:: Provided data ::
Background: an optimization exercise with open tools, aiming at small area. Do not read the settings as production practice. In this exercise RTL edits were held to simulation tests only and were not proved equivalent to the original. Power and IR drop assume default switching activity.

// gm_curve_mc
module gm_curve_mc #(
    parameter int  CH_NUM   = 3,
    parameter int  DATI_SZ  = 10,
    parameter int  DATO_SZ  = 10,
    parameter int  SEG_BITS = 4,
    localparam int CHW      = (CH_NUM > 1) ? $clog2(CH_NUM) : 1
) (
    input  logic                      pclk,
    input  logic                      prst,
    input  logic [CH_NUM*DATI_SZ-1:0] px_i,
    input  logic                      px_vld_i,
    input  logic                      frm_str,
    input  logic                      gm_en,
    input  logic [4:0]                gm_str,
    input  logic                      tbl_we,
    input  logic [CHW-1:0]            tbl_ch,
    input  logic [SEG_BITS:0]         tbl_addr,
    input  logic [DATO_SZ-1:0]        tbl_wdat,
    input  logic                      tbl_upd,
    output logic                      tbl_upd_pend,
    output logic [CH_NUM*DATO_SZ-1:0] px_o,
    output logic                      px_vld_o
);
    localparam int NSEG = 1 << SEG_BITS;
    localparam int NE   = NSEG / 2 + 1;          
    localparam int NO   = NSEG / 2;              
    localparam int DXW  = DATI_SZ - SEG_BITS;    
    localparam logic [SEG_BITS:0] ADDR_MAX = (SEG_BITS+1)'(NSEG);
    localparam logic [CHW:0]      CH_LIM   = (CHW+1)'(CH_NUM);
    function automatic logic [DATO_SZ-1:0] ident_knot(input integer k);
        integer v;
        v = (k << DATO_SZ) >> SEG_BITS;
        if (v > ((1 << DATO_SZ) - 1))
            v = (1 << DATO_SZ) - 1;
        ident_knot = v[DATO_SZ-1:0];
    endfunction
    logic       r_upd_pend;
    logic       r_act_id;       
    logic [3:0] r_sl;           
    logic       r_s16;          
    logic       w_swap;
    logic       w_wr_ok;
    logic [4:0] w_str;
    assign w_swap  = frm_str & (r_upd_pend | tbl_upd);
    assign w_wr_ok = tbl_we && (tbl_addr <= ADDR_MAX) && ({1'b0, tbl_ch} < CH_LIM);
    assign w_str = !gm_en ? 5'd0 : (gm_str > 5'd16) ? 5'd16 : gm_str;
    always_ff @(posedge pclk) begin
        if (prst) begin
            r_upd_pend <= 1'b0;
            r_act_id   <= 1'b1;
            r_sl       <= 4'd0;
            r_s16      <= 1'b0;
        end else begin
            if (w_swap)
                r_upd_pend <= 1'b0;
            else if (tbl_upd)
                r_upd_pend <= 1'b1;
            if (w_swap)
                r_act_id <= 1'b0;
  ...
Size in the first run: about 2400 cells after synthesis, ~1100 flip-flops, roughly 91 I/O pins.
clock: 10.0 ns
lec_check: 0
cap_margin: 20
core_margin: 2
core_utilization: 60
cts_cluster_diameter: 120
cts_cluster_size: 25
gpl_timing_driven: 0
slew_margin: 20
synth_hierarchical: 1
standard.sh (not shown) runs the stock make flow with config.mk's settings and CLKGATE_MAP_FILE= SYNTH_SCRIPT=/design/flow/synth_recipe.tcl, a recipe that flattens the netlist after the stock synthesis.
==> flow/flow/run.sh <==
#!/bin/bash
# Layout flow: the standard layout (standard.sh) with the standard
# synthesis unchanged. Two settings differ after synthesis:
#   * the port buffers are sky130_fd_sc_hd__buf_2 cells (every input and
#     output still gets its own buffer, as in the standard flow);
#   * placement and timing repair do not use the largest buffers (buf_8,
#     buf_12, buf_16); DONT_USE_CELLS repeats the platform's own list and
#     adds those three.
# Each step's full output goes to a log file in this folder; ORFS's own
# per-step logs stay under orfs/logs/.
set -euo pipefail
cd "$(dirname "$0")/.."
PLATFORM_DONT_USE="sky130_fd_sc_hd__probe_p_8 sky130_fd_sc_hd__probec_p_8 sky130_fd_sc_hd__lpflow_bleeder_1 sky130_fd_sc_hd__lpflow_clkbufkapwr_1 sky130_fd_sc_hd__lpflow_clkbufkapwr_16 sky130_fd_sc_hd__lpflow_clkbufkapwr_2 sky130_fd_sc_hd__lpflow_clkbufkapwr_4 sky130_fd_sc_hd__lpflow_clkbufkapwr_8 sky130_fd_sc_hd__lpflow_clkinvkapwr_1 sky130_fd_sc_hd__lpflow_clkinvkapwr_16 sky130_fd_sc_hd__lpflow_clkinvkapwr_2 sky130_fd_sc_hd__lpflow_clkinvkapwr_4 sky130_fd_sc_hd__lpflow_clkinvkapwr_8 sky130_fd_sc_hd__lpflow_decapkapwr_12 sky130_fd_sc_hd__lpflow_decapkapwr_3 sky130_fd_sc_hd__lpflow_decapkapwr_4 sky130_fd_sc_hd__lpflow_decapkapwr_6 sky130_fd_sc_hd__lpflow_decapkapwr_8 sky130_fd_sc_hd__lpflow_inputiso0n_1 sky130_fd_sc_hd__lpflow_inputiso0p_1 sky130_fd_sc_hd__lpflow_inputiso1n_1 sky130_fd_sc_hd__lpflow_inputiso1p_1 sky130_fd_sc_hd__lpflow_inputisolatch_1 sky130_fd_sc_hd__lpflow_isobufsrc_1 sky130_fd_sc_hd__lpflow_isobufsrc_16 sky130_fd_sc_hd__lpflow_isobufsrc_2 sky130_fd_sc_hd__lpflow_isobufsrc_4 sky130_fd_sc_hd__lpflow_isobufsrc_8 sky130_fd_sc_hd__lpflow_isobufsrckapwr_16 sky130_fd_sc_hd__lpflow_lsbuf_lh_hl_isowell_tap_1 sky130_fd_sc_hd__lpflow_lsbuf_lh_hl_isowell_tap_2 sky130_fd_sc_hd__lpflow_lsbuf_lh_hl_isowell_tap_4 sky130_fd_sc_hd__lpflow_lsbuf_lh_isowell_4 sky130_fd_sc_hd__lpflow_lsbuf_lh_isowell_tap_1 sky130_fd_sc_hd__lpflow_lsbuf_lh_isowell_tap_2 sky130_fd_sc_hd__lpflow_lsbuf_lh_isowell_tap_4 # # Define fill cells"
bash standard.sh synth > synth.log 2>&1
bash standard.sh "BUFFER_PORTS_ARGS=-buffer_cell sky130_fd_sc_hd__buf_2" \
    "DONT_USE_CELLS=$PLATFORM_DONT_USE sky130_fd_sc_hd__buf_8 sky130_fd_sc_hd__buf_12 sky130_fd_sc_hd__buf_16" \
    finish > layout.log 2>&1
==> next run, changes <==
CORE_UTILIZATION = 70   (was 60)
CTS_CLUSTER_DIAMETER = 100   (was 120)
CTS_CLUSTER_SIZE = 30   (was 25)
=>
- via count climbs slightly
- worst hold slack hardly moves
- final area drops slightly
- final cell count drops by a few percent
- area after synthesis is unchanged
:::
:: Provided data ::
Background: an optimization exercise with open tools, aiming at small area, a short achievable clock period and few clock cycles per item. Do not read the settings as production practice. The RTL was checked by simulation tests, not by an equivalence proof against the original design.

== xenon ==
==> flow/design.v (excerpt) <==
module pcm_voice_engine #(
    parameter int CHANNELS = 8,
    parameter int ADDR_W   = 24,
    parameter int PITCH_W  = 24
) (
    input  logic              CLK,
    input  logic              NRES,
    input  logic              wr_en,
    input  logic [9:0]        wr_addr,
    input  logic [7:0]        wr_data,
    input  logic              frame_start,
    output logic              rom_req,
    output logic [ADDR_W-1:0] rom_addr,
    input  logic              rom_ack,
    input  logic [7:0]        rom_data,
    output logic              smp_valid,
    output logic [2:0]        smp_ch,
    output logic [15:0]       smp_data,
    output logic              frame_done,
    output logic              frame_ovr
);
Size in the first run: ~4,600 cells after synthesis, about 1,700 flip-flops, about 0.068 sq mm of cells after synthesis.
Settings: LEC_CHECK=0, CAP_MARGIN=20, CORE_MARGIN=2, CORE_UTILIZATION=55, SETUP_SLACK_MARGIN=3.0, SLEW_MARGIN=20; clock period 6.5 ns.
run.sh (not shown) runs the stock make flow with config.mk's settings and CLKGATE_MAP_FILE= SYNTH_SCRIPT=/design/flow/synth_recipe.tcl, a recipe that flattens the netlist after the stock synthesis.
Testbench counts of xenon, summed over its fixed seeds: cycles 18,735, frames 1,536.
:::
Task instructions — Write out, from the lines above, only those from the line with "slew_margin: 20" to the line with "# synthesis unchanged.", exactly as given, including the first and the last.

Reply to the task —
slew_margin: 20
synth_hierarchical: 1
standard.sh (not shown) runs the stock make flow with config.mk's settings and CLKGATE_MAP_FILE= SYNTH_SCRIPT=/design/flow/synth_recipe.tcl, a recipe that flattens the netlist after the stock synthesis.
==> flow/flow/run.sh <==
#!/bin/bash
# Layout flow: the standard layout (standard.sh) with the standard
# synthesis unchanged. Two settings differ after synthesis:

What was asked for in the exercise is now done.